Commander in Chief Pacific: Serial 01690 (February 25, 1945)

The President of the United States of America takes pleasure in presenting a Gold Star in lieu of a Second Award of the Navy Cross to Commander Gordon Waite Underwood (NSN: 0-71439), United States Navy, for extraordinary heroism in the line of his profession as Commanding Officer of the U.S.S. SPADEFISH (SS-411), on the SECOND War Patrol of that submarine during the period 23 October 1944 to 12 December 1944, in enemy controlled waters of the East China Sea. By his superb skill, courage, and aggressiveness, Commander Underwood successfully launched well-planned and smartly executed attacks which resulted in sinking enemy ships totaling over 30,000 tons and damaging an additional large vessel. Through his experience and sound judgment Commander Underwood brought his ship safely back to port. His conduct throughout was an inspiration to his officers and men and in keeping with the highest traditions of the United States Naval Service.

===Navy Cross citation (third award)===

Commander in Chief Pacific: Serial 03555 (April 25, 1945)

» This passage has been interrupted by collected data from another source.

==> inputs of job 4568 <==
==> flow/design.v (excerpt) <==
module vga_top(
	input ClkPort,
	input BtnC,
	input BtnU,
	input BtnD,
	input BtnR,
	input BtnL,
	input MoveTick,  
	output hSync, vSync,
	output [3:0] vgaR, vgaG, vgaB,
	output An0, An1, An2, An3, An4, An5, An6, An7,
	output Ca, Cb, Cc, Cd, Ce, Cf, Cg, Dp,
	output MemOE, MemWR, RamCS, QuadSpiFlashCS
	);
	wire Reset;
	assign Reset=BtnC;
	wire bright;
	wire[9:0] hc, vc;
	wire[3:0] lives;
	wire [6:0] ssdOut;
	wire [3:0] anode;
	wire [11:0] rgb;
	display_controller dc(.clk(ClkPort), .rst(Reset), .hSync(hSync), .vSync(vSync), .bright(bright), .hCount(hc), .vCount(vc));
	game_control sc(.clk(ClkPort), .en(MoveTick), .bright(bright), .rst(BtnC), .up(BtnU), .down(BtnD),.left(BtnL),.right(BtnR),.hCount(hc), .vCount(vc), .rgb(rgb), .lives(lives));
	display_lives cnt(.clk(ClkPort), .displayNumber(lives), .anode(anode), .ssdOut(ssdOut));
	assign vgaR = rgb[11 : 8];
	assign vgaG = rgb[7  : 4];
	assign vgaB = rgb[3  : 0];
	assign {MemOE, MemWR, RamCS, QuadSpiFlashCS} = 4'b1111;
	assign {An7, An6, An5, An4, An3, An2, An1, An0} = {4'b1111, anode};
	assign {Ca, Cb, Cc, Cd, Ce, Cf, Cg} = ssdOut[6 : 0];
	assign Dp = 1'b1;  
endmodule
Settings: LEC_CHECK=0, ABC_AREA=1, CAP_MARGIN=20, CELL_PAD_IN_SITES_DETAIL_PLACEMENT=0, CELL_PAD_IN_SITES_GLOBAL_PLACEMENT=3, CORE_MARGIN=3, CORE_UTILIZATION=40, CTS_CLUSTER_DIAMETER=160, CTS_CLUSTER_SIZE=42, GPL_TIMING_DRIVEN=0, MAX_ROUTING_LAYER=met4, MIN_ROUTING_LAYER=met2, PLACE_DENSITY=0.7, SLEW_MARGIN=15, TNS_END_PERCENT=50; clock period 12.0 ns.
run.sh (not shown) runs the stock make flow with config.mk's settings and CLKGATE_MAP_FILE=.
==> job 533 (differences from job 4568) <==
ABC_AREA = default   (was 1)
CELL_PAD_IN_SITES_DETAIL_PLACEMENT = default   (was 0)
CELL_PAD_IN_SITES_GLOBAL_PLACEMENT = default   (was 3)
CORE_MARGIN = 2   (was 3)
CORE_UTILIZATION = 65   (was 40)
CTS_CLUSTER_DIAMETER = default   (was 160)
CTS_CLUSTER_SIZE = default   (was 42)
GPL_TIMING_DRIVEN = default   (was 0)
MAX_ROUTING_LAYER = default   (was met4)
MIN_ROUTING_LAYER = default   (was met2)
PLACE_DENSITY = default   (was 0.7)
SLEW_MARGIN = 20   (was 15)
TNS_END_PERCENT = default   (was 50)
==> flow/constraint.sdc (replaced) <==
create_clock -name core_clock -period 8.85 [get_ports {ClkPort}]
set_input_delay 1.7700 -clock core_clock [delete_from_list [all_inputs] [get_ports {ClkPort}]]
set_output_delay 1.7700 -clock core_clock [all_outputs]
set_load 0.01 [all_outputs]
==> job 3258 (differences from job 4568) <==
ABC_AREA = default   (was 1)
CELL_PAD_IN_SITES_DETAIL_PLACEMENT = 1   (was 0)
CORE_MARGIN = 2   (was 3)
CTS_CLUSTER_DIAMETER = 310   (was 160)
CTS_CLUSTER_SIZE = default   (was 42)
GPL_TIMING_DRIVEN = default   (was 0)
MAX_ROUTING_LAYER = default   (was met4)
MIN_ROUTING_LAYER = default   (was met2)
PLACE_DENSITY = default   (was 0.7)
PLACE_DENSITY_LB_ADDON = 0.16   (was default)
SLEW_MARGIN = 20   (was 15)
TNS_END_PERCENT = default   (was 50)
==> Changelog: implementation <==
### Physical design

* Simple-Gate Area Share at 24.6%
* Yosys chip area at between 0.02 and 0.025 mm²
* Mapped cell area at 0.0229 mm²
* Post-synthesis adder-cell area fraction at between 20% and 30%
* Die width at 243 µm
* Core ar. at 0.0565 mm²
* Fp_density at between 40% and 50%
* Status: no timing/DRC/antenna violations
* Xor/xnor share at ~8.7%
* Comb area leader: AND-OR/OR-AND gates
* Top cells by count, synth: 377 x ha_1, 281 x nand2_1, 265 x nor2_1
[end of results for job 3258]
==> Changelog: implementation <==
### Physical design

* Post-synthesis adder-cell area fraction at 20.7%
* Xor/xnor share at 8.69%
* Simple-Gate Area Share at 24.6%
* Core ar. at 0.0346 mm²
* Top cells by count, synth: 377 x ha_1, 281 x nand2_1, 265 x nor2_1
* Sw power at 3.44 mW
* Comb area leader: AND-OR/OR-AND gates
* Yosys chip area at 0.0229 mm²
* Status: no timing/DRC/antenna violations
[end of results for job 533]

The President of the United States of America takes pleasure in presenting a Second Gold Star in lieu of a Third Award of the Navy Cross to Commander Gordon Waite Underwood (NSN: 0-71439), United States Navy, for extraordinary heroism in the line of his profession as Commanding Officer of the U.S.S. SPADEFISH (SS-411), on the THIRD War Patrol of that submarine during the period 6 January 1945 to 13 February 1945, in enemy controlled waters of the East China Sea. Making six courageous attacks in the face of unusually numerous escorts, Commander Underwood coolly penetrated the defenses of four escort vessels each time and successfully concluded five attacks which resulted in sinking four enemy ships for a total of 16,400 tons and in damaging one ship for 7,500 tons. By his vast experience gained in previous depth charge attacks, he cleverly evaded extremely heavy countermeasures and brought his ship back to port. His skill, courage and unwavering devotion to duty were in keeping with the highest traditions of the United States Naval Service.